_WORK REQUEST_
What you return must be every line from the beginning of the data through the line holding "12.5 | 0.332 |", unchanged.

[Opening INFORMATION GIVEN section]

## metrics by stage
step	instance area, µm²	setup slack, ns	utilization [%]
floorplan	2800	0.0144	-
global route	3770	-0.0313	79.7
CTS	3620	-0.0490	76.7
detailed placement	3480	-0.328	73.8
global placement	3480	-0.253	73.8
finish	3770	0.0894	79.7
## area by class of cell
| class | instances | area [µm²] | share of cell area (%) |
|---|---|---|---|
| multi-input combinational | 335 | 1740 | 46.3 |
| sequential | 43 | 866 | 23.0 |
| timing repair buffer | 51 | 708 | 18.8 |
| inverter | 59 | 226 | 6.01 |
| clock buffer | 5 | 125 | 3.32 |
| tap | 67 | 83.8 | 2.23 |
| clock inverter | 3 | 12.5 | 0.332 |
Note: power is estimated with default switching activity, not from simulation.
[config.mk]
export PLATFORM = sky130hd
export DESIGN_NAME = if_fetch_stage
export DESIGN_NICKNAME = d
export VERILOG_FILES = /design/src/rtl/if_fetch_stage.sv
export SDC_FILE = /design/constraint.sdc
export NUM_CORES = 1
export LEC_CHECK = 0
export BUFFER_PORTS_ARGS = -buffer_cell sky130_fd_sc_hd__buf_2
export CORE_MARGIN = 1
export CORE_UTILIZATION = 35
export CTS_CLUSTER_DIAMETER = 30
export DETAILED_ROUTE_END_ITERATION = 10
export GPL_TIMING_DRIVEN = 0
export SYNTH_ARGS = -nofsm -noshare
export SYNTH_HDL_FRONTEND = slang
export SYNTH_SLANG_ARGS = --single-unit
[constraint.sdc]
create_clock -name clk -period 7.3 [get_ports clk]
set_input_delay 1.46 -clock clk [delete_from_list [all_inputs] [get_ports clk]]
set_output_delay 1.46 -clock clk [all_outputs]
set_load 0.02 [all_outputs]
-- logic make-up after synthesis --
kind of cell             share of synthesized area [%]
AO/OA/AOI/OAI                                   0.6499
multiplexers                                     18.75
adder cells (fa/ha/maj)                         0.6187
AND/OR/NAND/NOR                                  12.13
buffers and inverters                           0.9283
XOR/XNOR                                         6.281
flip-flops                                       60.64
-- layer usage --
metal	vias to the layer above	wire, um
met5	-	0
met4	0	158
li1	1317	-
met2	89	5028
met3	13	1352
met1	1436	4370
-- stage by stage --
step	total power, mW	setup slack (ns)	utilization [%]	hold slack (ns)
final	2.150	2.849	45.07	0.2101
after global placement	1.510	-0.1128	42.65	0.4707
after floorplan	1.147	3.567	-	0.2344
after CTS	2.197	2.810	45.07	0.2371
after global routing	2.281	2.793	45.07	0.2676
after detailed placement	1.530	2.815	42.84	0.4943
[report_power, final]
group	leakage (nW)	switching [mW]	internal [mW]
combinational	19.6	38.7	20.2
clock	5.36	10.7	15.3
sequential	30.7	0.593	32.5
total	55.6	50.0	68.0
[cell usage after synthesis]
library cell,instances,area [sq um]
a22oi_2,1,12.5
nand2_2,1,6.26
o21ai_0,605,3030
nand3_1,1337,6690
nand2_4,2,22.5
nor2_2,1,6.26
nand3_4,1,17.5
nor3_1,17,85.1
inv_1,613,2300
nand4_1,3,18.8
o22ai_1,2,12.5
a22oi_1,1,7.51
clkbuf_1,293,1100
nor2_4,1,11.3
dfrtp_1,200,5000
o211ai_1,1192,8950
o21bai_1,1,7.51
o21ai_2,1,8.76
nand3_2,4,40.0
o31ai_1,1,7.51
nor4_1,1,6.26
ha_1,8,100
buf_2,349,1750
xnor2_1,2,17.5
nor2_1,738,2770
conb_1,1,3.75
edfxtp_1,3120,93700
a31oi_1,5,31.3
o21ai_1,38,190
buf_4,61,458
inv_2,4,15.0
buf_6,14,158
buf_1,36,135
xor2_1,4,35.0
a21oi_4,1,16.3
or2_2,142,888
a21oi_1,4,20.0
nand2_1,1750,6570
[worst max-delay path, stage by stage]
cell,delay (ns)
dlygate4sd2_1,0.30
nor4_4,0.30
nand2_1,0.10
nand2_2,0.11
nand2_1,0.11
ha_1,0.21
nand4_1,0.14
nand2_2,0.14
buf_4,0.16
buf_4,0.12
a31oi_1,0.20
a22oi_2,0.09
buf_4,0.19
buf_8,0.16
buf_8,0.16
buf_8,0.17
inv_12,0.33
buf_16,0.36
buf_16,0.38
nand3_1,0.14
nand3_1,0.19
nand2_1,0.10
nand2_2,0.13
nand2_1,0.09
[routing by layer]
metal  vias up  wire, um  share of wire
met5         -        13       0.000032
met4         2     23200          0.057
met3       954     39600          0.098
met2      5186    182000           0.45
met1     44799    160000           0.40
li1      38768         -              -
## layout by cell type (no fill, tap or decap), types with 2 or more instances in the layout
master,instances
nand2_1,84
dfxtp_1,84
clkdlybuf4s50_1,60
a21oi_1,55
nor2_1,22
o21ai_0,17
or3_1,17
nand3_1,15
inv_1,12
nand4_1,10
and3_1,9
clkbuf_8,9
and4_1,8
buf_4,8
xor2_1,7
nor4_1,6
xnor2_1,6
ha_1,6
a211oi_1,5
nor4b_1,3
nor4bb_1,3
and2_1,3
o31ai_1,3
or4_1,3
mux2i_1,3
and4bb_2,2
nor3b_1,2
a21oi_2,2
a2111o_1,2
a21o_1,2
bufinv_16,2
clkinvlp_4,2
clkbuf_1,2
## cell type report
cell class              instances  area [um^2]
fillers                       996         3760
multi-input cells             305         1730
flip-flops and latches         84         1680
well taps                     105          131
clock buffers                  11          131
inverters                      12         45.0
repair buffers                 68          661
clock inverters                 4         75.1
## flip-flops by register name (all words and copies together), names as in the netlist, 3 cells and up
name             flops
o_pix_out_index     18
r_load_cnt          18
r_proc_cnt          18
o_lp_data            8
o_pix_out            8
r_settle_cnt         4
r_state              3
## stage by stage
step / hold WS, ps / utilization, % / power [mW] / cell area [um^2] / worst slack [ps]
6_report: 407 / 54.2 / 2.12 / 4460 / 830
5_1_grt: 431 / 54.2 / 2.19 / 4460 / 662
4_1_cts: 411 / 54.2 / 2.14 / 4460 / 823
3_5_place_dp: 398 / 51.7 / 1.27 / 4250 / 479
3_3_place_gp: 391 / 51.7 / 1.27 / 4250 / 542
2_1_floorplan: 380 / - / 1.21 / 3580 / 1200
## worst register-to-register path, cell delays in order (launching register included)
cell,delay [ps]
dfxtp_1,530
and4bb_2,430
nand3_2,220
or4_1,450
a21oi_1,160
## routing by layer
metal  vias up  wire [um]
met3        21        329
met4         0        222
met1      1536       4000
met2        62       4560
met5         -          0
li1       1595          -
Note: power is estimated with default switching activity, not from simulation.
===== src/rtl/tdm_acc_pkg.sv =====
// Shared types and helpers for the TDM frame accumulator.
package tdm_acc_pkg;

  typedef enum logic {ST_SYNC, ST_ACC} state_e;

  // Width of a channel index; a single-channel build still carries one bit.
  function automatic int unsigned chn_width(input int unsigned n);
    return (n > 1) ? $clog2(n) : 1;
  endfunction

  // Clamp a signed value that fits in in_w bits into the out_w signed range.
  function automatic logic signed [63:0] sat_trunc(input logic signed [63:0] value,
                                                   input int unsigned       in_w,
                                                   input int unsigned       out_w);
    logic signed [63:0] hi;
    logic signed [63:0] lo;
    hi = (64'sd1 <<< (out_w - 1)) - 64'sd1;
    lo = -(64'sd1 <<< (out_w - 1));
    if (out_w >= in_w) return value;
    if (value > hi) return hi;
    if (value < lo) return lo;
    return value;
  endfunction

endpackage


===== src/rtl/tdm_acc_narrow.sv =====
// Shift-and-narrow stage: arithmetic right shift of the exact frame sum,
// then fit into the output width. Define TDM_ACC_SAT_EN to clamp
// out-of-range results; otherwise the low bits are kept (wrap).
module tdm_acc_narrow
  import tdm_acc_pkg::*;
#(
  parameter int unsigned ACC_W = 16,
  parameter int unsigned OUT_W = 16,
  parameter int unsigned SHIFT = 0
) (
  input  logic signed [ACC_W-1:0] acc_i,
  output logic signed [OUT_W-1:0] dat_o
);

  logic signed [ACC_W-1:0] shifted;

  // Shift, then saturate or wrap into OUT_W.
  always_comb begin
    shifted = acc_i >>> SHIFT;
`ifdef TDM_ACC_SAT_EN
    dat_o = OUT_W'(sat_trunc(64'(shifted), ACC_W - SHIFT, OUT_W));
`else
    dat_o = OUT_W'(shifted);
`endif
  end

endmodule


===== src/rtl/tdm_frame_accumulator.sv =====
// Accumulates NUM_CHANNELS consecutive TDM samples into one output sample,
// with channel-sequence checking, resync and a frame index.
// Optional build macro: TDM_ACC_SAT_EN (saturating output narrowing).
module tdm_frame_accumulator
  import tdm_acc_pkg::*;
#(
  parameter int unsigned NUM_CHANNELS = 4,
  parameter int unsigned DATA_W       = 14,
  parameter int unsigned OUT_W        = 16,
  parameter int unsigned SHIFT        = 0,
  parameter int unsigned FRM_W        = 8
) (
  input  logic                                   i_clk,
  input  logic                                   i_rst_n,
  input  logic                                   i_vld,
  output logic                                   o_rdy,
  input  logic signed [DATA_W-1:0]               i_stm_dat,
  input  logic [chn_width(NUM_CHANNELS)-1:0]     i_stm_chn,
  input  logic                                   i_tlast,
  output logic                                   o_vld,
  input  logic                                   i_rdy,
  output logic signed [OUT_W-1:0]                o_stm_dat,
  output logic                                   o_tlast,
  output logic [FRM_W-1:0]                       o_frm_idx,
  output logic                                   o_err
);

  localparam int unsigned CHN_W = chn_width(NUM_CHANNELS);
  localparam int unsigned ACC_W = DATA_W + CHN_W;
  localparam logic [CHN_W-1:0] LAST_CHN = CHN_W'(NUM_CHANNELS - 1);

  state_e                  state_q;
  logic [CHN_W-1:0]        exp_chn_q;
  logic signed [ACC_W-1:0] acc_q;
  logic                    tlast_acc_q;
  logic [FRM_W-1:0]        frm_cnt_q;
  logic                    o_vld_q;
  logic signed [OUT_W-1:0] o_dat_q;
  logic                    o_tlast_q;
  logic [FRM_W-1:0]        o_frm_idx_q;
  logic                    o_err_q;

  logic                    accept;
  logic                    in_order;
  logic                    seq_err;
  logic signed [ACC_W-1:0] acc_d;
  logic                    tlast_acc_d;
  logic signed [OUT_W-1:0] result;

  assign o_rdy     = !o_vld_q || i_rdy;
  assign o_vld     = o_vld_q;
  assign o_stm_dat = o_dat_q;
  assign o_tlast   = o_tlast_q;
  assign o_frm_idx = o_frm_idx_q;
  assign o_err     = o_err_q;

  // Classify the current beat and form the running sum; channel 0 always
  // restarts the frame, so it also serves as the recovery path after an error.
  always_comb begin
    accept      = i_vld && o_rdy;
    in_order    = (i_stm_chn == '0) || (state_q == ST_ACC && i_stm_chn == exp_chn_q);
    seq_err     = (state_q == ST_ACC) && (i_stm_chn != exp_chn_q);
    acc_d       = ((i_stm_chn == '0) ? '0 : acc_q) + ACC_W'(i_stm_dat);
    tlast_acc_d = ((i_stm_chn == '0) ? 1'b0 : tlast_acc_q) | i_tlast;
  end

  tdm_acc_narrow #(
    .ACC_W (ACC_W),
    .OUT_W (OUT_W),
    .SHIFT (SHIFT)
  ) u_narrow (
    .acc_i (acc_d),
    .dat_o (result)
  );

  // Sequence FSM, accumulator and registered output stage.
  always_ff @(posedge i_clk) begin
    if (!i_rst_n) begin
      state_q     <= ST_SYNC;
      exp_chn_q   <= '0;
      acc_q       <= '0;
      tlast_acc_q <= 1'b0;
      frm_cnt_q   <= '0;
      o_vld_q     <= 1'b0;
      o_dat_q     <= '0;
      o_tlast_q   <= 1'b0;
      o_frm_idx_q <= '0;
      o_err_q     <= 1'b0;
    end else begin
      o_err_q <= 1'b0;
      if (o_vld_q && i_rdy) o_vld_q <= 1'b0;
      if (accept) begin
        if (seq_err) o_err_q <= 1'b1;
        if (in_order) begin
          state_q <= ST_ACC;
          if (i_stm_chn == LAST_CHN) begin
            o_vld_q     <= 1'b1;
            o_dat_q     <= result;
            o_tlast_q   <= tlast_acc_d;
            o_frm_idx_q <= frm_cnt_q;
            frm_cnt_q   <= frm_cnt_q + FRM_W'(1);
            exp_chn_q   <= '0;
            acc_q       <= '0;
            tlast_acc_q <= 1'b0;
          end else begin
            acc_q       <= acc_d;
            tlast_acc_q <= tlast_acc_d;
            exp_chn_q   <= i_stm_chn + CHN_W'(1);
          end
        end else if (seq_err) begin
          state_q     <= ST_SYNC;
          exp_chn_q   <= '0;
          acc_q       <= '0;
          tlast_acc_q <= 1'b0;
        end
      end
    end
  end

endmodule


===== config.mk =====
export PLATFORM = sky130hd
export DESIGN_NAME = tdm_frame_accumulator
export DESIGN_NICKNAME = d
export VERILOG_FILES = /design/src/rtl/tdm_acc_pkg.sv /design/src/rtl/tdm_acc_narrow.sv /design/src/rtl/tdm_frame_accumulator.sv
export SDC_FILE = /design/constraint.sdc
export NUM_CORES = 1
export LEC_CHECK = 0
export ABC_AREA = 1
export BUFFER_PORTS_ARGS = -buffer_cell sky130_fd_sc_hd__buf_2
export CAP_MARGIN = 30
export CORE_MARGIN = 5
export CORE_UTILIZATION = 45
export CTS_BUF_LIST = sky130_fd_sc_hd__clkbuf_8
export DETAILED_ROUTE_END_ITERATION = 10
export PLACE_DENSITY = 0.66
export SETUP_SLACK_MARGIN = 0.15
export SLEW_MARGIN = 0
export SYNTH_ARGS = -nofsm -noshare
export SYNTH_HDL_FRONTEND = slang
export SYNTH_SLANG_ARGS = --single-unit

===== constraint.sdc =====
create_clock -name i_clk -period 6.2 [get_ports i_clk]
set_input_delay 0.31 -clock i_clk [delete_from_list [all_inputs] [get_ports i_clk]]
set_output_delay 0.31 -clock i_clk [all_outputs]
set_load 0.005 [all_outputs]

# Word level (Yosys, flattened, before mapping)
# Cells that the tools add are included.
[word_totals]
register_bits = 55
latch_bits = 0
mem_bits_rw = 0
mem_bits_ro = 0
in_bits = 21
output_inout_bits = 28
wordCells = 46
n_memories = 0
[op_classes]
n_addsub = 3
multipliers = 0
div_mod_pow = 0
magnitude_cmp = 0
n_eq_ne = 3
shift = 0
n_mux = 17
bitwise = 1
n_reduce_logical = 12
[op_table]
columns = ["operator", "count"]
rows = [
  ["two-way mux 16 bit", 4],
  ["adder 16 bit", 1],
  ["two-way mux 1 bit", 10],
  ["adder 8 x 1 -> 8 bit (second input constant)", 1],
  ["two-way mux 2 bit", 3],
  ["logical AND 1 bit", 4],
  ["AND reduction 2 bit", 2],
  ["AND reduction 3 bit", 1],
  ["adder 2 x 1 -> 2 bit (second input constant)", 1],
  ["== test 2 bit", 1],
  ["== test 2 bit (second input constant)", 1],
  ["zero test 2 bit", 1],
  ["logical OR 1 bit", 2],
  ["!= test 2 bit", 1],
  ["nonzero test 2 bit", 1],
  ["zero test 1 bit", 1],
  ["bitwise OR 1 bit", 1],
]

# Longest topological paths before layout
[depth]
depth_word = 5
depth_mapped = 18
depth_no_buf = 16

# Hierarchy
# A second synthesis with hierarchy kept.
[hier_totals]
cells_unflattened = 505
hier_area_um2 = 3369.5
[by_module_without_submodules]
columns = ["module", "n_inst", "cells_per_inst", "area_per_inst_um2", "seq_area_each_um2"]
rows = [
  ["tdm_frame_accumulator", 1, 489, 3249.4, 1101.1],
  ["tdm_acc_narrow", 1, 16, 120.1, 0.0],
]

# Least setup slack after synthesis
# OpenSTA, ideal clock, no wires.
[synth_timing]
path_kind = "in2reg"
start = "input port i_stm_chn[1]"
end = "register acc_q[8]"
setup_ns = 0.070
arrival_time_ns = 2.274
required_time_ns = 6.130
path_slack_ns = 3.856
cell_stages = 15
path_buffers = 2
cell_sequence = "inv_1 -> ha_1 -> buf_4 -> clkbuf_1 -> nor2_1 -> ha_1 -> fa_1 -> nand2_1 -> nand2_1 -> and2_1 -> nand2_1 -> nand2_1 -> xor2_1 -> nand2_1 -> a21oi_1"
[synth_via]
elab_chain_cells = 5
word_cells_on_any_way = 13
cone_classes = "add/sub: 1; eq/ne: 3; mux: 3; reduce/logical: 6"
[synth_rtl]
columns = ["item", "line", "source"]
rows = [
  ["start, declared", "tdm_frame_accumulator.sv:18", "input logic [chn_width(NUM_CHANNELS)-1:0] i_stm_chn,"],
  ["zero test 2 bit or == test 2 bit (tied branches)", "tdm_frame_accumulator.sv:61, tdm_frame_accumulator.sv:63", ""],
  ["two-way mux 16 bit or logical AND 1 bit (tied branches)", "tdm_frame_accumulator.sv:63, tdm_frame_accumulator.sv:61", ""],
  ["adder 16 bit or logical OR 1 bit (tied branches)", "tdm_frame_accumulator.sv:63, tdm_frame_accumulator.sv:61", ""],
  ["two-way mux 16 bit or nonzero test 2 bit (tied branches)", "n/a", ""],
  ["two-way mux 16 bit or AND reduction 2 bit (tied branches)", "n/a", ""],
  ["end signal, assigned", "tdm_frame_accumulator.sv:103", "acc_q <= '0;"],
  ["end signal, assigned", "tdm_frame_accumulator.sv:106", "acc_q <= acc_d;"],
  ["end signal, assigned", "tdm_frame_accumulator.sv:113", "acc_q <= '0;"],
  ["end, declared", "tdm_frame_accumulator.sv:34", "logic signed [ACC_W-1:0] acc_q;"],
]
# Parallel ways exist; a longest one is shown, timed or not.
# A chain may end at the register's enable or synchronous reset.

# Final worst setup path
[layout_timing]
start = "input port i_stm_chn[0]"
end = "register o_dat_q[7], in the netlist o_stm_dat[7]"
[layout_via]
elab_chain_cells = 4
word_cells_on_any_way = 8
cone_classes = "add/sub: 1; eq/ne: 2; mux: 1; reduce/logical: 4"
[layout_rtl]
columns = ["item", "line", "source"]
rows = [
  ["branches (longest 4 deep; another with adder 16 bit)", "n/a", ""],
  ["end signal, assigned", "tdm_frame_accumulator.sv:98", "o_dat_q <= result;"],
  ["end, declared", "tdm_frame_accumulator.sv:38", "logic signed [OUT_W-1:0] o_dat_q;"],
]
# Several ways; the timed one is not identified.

[Closing INFORMATION GIVEN section]

_TASK RESPONSE_
## metrics by stage
step	instance area, µm²	setup slack, ns	utilization [%]
floorplan	2800	0.0144	-
global route	3770	-0.0313	79.7
CTS	3620	-0.0490	76.7
detailed placement	3480	-0.328	73.8
global placement	3480	-0.253	73.8
finish	3770	0.0894	79.7
## area by class of cell
| class | instances | area [µm²] | share of cell area (%) |
|---|---|---|---|
| multi-input combinational | 335 | 1740 | 46.3 |
| sequential | 43 | 866 | 23.0 |
| timing repair buffer | 51 | 708 | 18.8 |
| inverter | 59 | 226 | 6.01 |
| clock buffer | 5 | 125 | 3.32 |
| tap | 67 | 83.8 | 2.23 |
| clock inverter | 3 | 12.5 | 0.332 |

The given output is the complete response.